Listen Live
WOL Featured Video
CLOSE

The gun control debate over school safety was expected to reach a fever pitch this week, especially with Friday’s double murder in a dormitory shooting at Central Michigan University. But there is one aspect that will likely be overlooked: the safety of HBCU campuses. Of the at least 12 school shootings so far this year, there have been three at historically Black colleges, according to statistics compiled by CNN.

READ MORE: Brother Of Michigan University Student Who Killed Their Parents Speaks Out: ‘This Is Not Who He Is’

The campuses of Norfolk Stare University, Mississippi Valley State University and Savannah State University have all experienced shootings, though none of them deadly. In addition, one HBCU student was killed from gun violence on a neighboring college campus.

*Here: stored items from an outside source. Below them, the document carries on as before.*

## config.mk

```make
export PLATFORM = sky130hd
export DESIGN_NAME = cpu_seq_regs
export DESIGN_NICKNAME = d
export VERILOG_FILES = /design/src/rtl/cpu_seq_pkg.sv /design/src/rtl/cpu_seq_vecload.sv /design/src/rtl/cpu_seq_pc.sv /design/src/rtl/cpu_seq_psw.sv /design/src/rtl/cpu_seq_regs.sv
export SDC_FILE = /design/constraint.sdc
export NUM_CORES = 1
export LEC_CHECK = 0
export BUFFER_PORTS_ARGS = -buffer_cell sky130_fd_sc_hd__clkbuf_2
export CAP_MARGIN = 10
export CORE_MARGIN = 2
export CORE_UTILIZATION = 44
export DETAILED_ROUTE_END_ITERATION = 10
export PLACE_DENSITY = 0.85
export SETUP_SLACK_MARGIN = 0.02
export SYNTH_ARGS = -nofsm -noshare
export SYNTH_HDL_FRONTEND = slang
export SYNTH_HIERARCHICAL = 1
export SYNTH_SLANG_ARGS = --single-unit
```

## constraint.sdc

```tcl
create_clock -name clk -period 1.7 [get_ports clk]
set_input_delay 0.17 -clock clk [delete_from_list [all_inputs] [get_ports clk]]
set_output_delay 0.17 -clock clk [all_outputs]
set_load 0.01 [all_outputs]
```

## src/rtl/cpu_seq_pkg.sv

```systemverilog
package cpu_seq_pkg;
   localparam int PSW_W   = 8;
   localparam int B_IE    = 7;
   localparam int B_Z     = 6;
   localparam int B_RB1   = 5;
   localparam int B_AC    = 4;
   localparam int B_RB0   = 3;
   localparam int B_ZERO  = 2;
   localparam int B_ISP   = 1;
   localparam int B_CY    = 0;
   localparam logic [PSW_W-1:0] PSW_INIT = 8'h02;
endpackage

```

## src/rtl/cpu_seq_vecload.sv

```systemverilog
module cpu_seq_vecload #(
   parameter int ADDR_W   = 16,
   parameter int VEC_BASE = 0,
   localparam int NB      = ADDR_W / 8,
   localparam int CNT_W   = $clog2(NB + 1)
) (
   input  logic              clk,
   input  logic              rst_n,
   output logic              rd_o,
   output logic [ADDR_W-1:0] addr_o,
   input  logic [7:0]        rdata_i,
   output logic              load_o,
   output logic [ADDR_W-1:0] vec_o,
   output logic              ready_o
);
   logic [CNT_W-1:0] issue_q;
   logic             pend_q;
   logic [CNT_W-1:0] pidx_q;

   assign rd_o   = !ready_o && (issue_q < CNT_W'(NB));
   assign addr_o = ADDR_W'(VEC_BASE) + ADDR_W'(issue_q);
   assign load_o = pend_q && (pidx_q == CNT_W'(NB - 1));

   always_ff @(posedge clk) begin
      if (!rst_n) begin
         issue_q <= '0;
         pend_q  <= 1'b0;
         pidx_q  <= '0;
         ready_o <= 1'b0;
      end else begin
         pend_q <= rd_o;
         if (rd_o) begin
            issue_q <= issue_q + 1'b1;
            pidx_q  <= issue_q;
         end
         if (load_o) ready_o <= 1'b1;
      end
   end

   for (genvar i = 0; i < NB; i++) begin : g_lane
      if (i == NB - 1) begin : g_top
         assign vec_o[8*i +: 8] = rdata_i;
      end else begin : g_low
         logic [7:0] b_q;
         always_ff @(posedge clk) begin
            if (!rst_n) b_q <= '0;
            else if (pend_q && pidx_q == CNT_W'(i)) b_q <= rdata_i;
         end
         assign vec_o[8*i +: 8] = b_q;
      end
   end

   p_ready_sticky_r2: assert property (@(posedge clk) disable iff (!rst_n)
      ready_o |=> ready_o);
   p_no_read_when_ready_r2: assert property (@(posedge clk) disable iff (!rst_n)
      ready_o |-> !rd_o);
endmodule

```

## src/rtl/cpu_seq_pc.sv

```systemverilog
module cpu_seq_pc #(
   parameter int ADDR_W = 16,
   parameter int LEN_W  = 3
) (
   input  logic              clk,
   input  logic              rst_n,
   input  logic              go_i,
   input  logic              vec_ld_i,
   input  logic [ADDR_W-1:0] vec_i,
   input  logic              adv_i,
   input  logic [LEN_W-1:0]  len_i,
   input  logic              br_i,
   input  logic [ADDR_W-1:0] tgt_i,
   output logic [ADDR_W-1:0] pc_o
);
   logic [ADDR_W-1:0] nxt;

   always_comb begin
      nxt = pc_o;
      if (vec_ld_i)             nxt = vec_i;
      else if (go_i && br_i)    nxt = tgt_i;
      else if (go_i && adv_i)   nxt = pc_o + ADDR_W'(len_i);
   end

   always_ff @(posedge clk) begin
      if (!rst_n) pc_o <= '0;
      else        pc_o <= nxt;
   end

   p_branch_r4: assert property (@(posedge clk) disable iff (!rst_n)
      (go_i && br_i && !vec_ld_i) |=> pc_o == $past(tgt_i));
   p_advance_r3: assert property (@(posedge clk) disable iff (!rst_n)
      (go_i && adv_i && !br_i && !vec_ld_i) |=> pc_o == $past(pc_o) + ADDR_W'($past(len_i)));
   p_hold_idle_r2: assert property (@(posedge clk) disable iff (!rst_n)
      (!go_i && !vec_ld_i) |=> $stable(pc_o));
endmodule

```

## src/rtl/cpu_seq_psw.sv

```systemverilog
module cpu_seq_psw
   import cpu_seq_pkg::*;
#(
   parameter int RES_W = 8
) (
   input  logic             clk,
   input  logic             rst_n,
   input  logic             go_i,
   input  logic             ack_i,
   input  logic             ei_i,
   input  logic             di_i,
   input  logic             z_en_i,
   input  logic [RES_W-1:0] res_i,
   input  logic             cy_en_i,
   input  logic             cy_i,
   input  logic             ac_en_i,
   input  logic             ac_i,
   input  logic             ld_i,
   input  logic [PSW_W-1:0] val_i,
   output logic [PSW_W-1:0] psw_o
);
   localparam logic [PSW_W-1:0] LD_MASK = ~(PSW_W'(1) << B_ZERO);
   logic [PSW_W-1:0] nxt;

   always_comb begin
      nxt = psw_o;
      if (go_i) begin
         if (ld_i) begin
            nxt = val_i & LD_MASK;
         end else begin
            if (z_en_i)  nxt[B_Z]  = ~|res_i;
            if (cy_en_i) nxt[B_CY] = cy_i;
            if (ac_en_i) nxt[B_AC] = ac_i;
            if (ack_i || di_i) nxt[B_IE] = 1'b0;
            else if (ei_i)     nxt[B_IE] = 1'b1;
         end
      end
   end

   always_ff @(posedge clk) begin
      if (!rst_n) psw_o <= PSW_INIT;
      else        psw_o <= nxt;
   end

   p_restore_r8: assert property (@(posedge clk) disable iff (!rst_n)
      (go_i && ld_i) |=> psw_o == ($past(val_i) & LD_MASK));
   p_ack_wins_r5: assert property (@(posedge clk) disable iff (!rst_n)
      (go_i && ack_i && !ld_i) |=> !psw_o[B_IE]);
   p_ei_sets_r5: assert property (@(posedge clk) disable iff (!rst_n)
      (go_i && ei_i && !ack_i && !di_i && !ld_i) |=> psw_o[B_IE]);
   p_cy_hold_r7: assert property (@(posedge clk) disable iff (!rst_n)
      !(go_i && (cy_en_i || ld_i)) |=> $stable(psw_o[B_CY]));
   p_ac_hold_r7: assert property (@(posedge clk) disable iff (!rst_n)
      !(go_i && (ac_en_i || ld_i)) |=> $stable(psw_o[B_AC]));
   p_zero_bit_r8: assert property (@(posedge clk) disable iff (!rst_n)
      !psw_o[B_ZERO]);
endmodule

```

## src/rtl/cpu_seq_regs.sv

```systemverilog
module cpu_seq_regs
   import cpu_seq_pkg::*;
#(
   parameter int ADDR_W   = 16,
   parameter int LEN_W    = 3,
   parameter int RES_W    = 8,
   parameter int VEC_BASE = 0
) (
   input  logic              clk,
   input  logic              rst_n,
   output logic              mem_rd_o,
   output logic [ADDR_W-1:0] mem_addr_o,
   input  logic [7:0]        mem_rdata_i,
   output logic              ready_o,
   input  logic              adv_i,
   input  logic [LEN_W-1:0]  adv_len_i,
   input  logic              br_i,
   input  logic [ADDR_W-1:0] br_tgt_i,
   input  logic              irq_ack_i,
   input  logic              ei_i,
   input  logic              di_i,
   input  logic              z_en_i,
   input  logic [RES_W-1:0]  alu_res_i,
   input  logic              cy_en_i,
   input  logic              cy_i,
   input  logic              ac_en_i,
   input  logic              ac_i,
   input  logic              psw_ld_i,
   input  logic [PSW_W-1:0]  psw_val_i,
   output logic [ADDR_W-1:0] pc_o,
   output logic [PSW_W-1:0]  psw_o,
   output logic [1:0]        bank_o,
   output logic              int_en_o
);
   if (ADDR_W % 8 != 0 || ADDR_W < 16) begin : g_bad_addr
      $error("ADDR_W must be a multiple of 8 and at least 16");
   end
   if (LEN_W < 3) begin : g_bad_len
      $error("LEN_W must hold lengths up to 4");
   end
   if (RES_W < 1) begin : g_bad_res
      $error("RES_W must be positive");
   end

   logic              vec_ld;
   logic [ADDR_W-1:0] vec;

   cpu_seq_vecload #(.ADDR_W(ADDR_W), .VEC_BASE(VEC_BASE)) u_vec (
      .clk(clk), .rst_n(rst_n), .rd_o(mem_rd_o), .addr_o(mem_addr_o),
      .rdata_i(mem_rdata_i), .load_o(vec_ld), .vec_o(vec), .ready_o(ready_o)
   );

   cpu_seq_pc #(.ADDR_W(ADDR_W), .LEN_W(LEN_W)) u_pc (
      .clk(clk), .rst_n(rst_n), .go_i(ready_o), .vec_ld_i(vec_ld), .vec_i(vec),
      .adv_i(adv_i), .len_i(adv_len_i), .br_i(br_i), .tgt_i(br_tgt_i), .pc_o(pc_o)
   );

   cpu_seq_psw #(.RES_W(RES_W)) u_psw (
      .clk(clk), .rst_n(rst_n), .go_i(ready_o), .ack_i(irq_ack_i), .ei_i(ei_i),
      .di_i(di_i), .z_en_i(z_en_i), .res_i(alu_res_i), .cy_en_i(cy_en_i),
      .cy_i(cy_i), .ac_en_i(ac_en_i), .ac_i(ac_i), .ld_i(psw_ld_i),
      .val_i(psw_val_i), .psw_o(psw_o)
   );

   assign bank_o   = {psw_o[B_RB1], psw_o[B_RB0]};
   assign int_en_o = psw_o[B_IE];

   p_isp_only_restore_r9: assert property (@(posedge clk) disable iff (!rst_n)
      !(ready_o && psw_ld_i) |=> $stable(psw_o[B_ISP]));
endmodule

```

==> metrics.cfg <==
[status]
outcome=complete, but fails checks
violations=negative setup slack

[floorplanning]
dieArea_um2=6200
die_w_um=78.8
core_area_um2=5440
die-height_um=78.8
rows=27
pin_count=101
start_util=0.452

[worst_setup_path]
worst_setup_path_start_kind=flop
critical_path_class=flop to flop
arrival_ps=1970
endpoint_kind=flop
cp_max_fo=13
critPathRequiredTime_ps=1890

[yosys]
ys_ff_latch=37
ys_warn_count=6
synth_top_area_share=0.301
seq_area_frac_synth=0.301
synth-edff-count=0
synthTopCellsByCount=dfxtp_1 (37), nand2_1 (37), buf_4 (29), a21oi_1 (25), o21ai_0 (19)
yosys-top-cells-area=dfxtp_1 (30%), buf_4 (8.9%), nand2_1 (5.6%)
synth_top_cell_by_area=dfxtp_1
synth-main-ff-cell=dfxtp_1
async_reset_ff_frac=0
avgSynthCellArea_um2=8.12
ys_types=60
synth_area_um2=2460
syn_inst=303

[sta]
tns_ps=-355
fin_crit_sh=1.04
final_max_slew_viol_count=0
clock.fmax_ghz=0.564
hold_viol=0
fin_crit_ps=1770
fin_skew_ps=7.42
rsz0062_at_grt=yes
layout_setup_ws_ps=-73.4
finalSetupViolCount=8

[power]
p_per_area_nw_per_um2=724
peakVddDrop_mv=0.605
p_leak_nw=1.44

[routing]
detail-route-antenna-nets=0
drc=0
drt_pass1_iterations=6
via_per_inst=5.80
vias=2742
wirelength_mm=7.61
wl_per_cell_um=16.1
drt_iter0_drc=290

[worst_hold_path]
min_path_type=input port to flop

[global_routing]
grt_max_degree=27
grt_overflow=0
grt_pass1_vias=2562
grt_pass1_wl_mm=11.5
antenna_found_initial=0
grt_usage=0.231

[run]
cap_violations=0

[cells_and_area]
area_growth_pct=33.9
num_antenna_cells=0
fin_area_um2=3290
drive_gt1_frac=0.404
postLayoutCoreUtil=0.606
nNetsFinal=460
fin_cells=473

[cts]
cts_max_path_buffers=2
clkTransAtPathRegs_ps=70
cts-root-buf=clkbuf_8
clock-sinks=37
cts_buffers=5
cts_tree=done
insertion_delay_ps=300
cts.htree.levels=2

[placement]
hpwl_mm=5.23
placed_area_um2=2980
gp_congestion=0.870
placedCellCount=459
port-buffer-count=84

## report_power, final
group / leakage, nW / switching (mW) / internal (mW) / total, mW
clock network: 0.0542 / 0.335 / 0.367 / 0.702
registers: 0.304 / 0.0641 / 0.937 / 1.00
logic: 1.08 / 0.360 / 0.321 / 0.681
## layer usage
layer / vias to the layer above / GRT usage / part of all wire
li1: 1259 / - / -
met1: 1290 / 0.269 / 0.40
met2: 157 / 0.408 / 0.49
met3: 36 / 0.0500 / 0.080
met4: 0 / 0.0947 / 0.031
met5: - / 0 / 0
## state kept, by name, indices dropped and copies added (netlist names)
name,cells
u_pc/pc_o,16
u_vec/pend_q,1
u_vec/pidx_q,2
u_vec/issue_q,2
u_vec/g_lane.g_low.b_q,8
u_vec/ready_o,1
u_psw/psw_o,7
## cells by family (layout without fill, tap and decap cells)
family,after synthesis,after routing,share of synthesized area
muxes,14,14,0.0575
other,2,15,0.00305
buffers and inverters,46,131,0.123
DFF,37,37,0.301
and+or+nand+nor,106,106,0.232
adders and majority gates,4,4,0.0234
AOI/OAI and AO/OA,91,91,0.250
xor gates and xnor gates,3,3,0.0107
## placed cells by master, fill, tap and decap left out, drive strengths merged, types with 2 or more instances in the layout
cell type / n
a21boi: 3
a21o: 3
a21oi: 25
a22oi: 5
a311o: 2
a311oi: 2
a31oi: 4
a41oi: 3
and3: 2
and3b: 3
buf: 33
clkbuf: 91
clkinv: 2
conb: 15
dfxtp: 37
ha: 3
inv: 5
mux2i: 13
nand2: 37
nand2b: 10
nand3: 9
nand4: 4
nor2: 13
nor2b: 7
nor3: 8
nor3b: 3
nor4: 3
o21a: 8
o21ai: 19
o22ai: 2
o311ai: 2
or4: 2
xnor2: 2
## critical path, cell delays in order (launching register included)
cell and delay, ps:
dfxtp_2 320, and3b_2 290, buf_4 140, buf_8 140, nand2b_1 130, a21boi_1 160, o22ai_1 210, a21oi_1 110
o21a_1 180
## through the flow
step	power, mW	worst slack, ps	hold slack, ps
2_1_floorplan	1.39	-9.54	242
3_3_place_gp	1.58	-36.8	411
3_5_place_dp	1.60	-93.0	424
4_1_cts	2.33	-32.6	107
5_1_grt	2.49	-148	120
6_report	2.38	-73.4	111
## cell type report
type                            count  area, um^2
Multi-Input combinational cell    233        1630
Fill cell                         449        2140
Tap cell                           72        90.1
Timing Repair Buffer              117         703
Sequential cell                    37         749
Clock buffer                        7        96.3
Clock inverter                      1        5.00
Inverter                            6        22.5
## timing repair
item                       in CTS  in global routing
pin swaps                      14                  8
hold buffers                    0                  0
resized for setup              19                 19
setup endpoints to repair      12                 12
setup buffers                   2                  4
## final timing paths
check        slack (ps)                          from  cells past startpoint                           end
max                 -70               u_vec/pidx_q[1]                      8                 u_pc/pc_o[14]
min                 110                  psw_val_i[3]                      3                u_psw/psw_o[3]
max reg2reg         -70               u_vec/pidx_q[1]                      8                 u_pc/pc_o[14]
min reg2reg         460  u_vec/g_lane[0].g_low.b_q[1]                      2  u_vec/g_lane[0].g_low.b_q[1]
Note: power is estimated with default switching activity, not from simulation.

The HBCU campus shootings follow multiple similar episodes last year, including a double homicide at Grambling State University in October. Virginia State University also a homecoming shooting that left one man shot in the stomach, also in October. A reported active shooter on Howard University’s campus in October turned out to be a hoax.

CNN defined a school shooting as one “that involved at least one person being shot (not including the shooter)” that took place “on school grounds,” including “grades K through college/university level,” where “gang violence, fights and domestic violence” resulted in an intentional shooting or “accidental discharge of a firearm as long as the first two parameters are met.”

The president met with a handful of HBCU leaders in Washington last week, but campus gun violence was apparently not a focal point of the meeting, which came a year to the day after Trump signed an executive order making Black colleges “an absolute priority for the White House.”

Many HBCUs have increasingly struggled to keep their doors open, and the prospects of gun violence there going unaddressed likely hasn’t helped matters any.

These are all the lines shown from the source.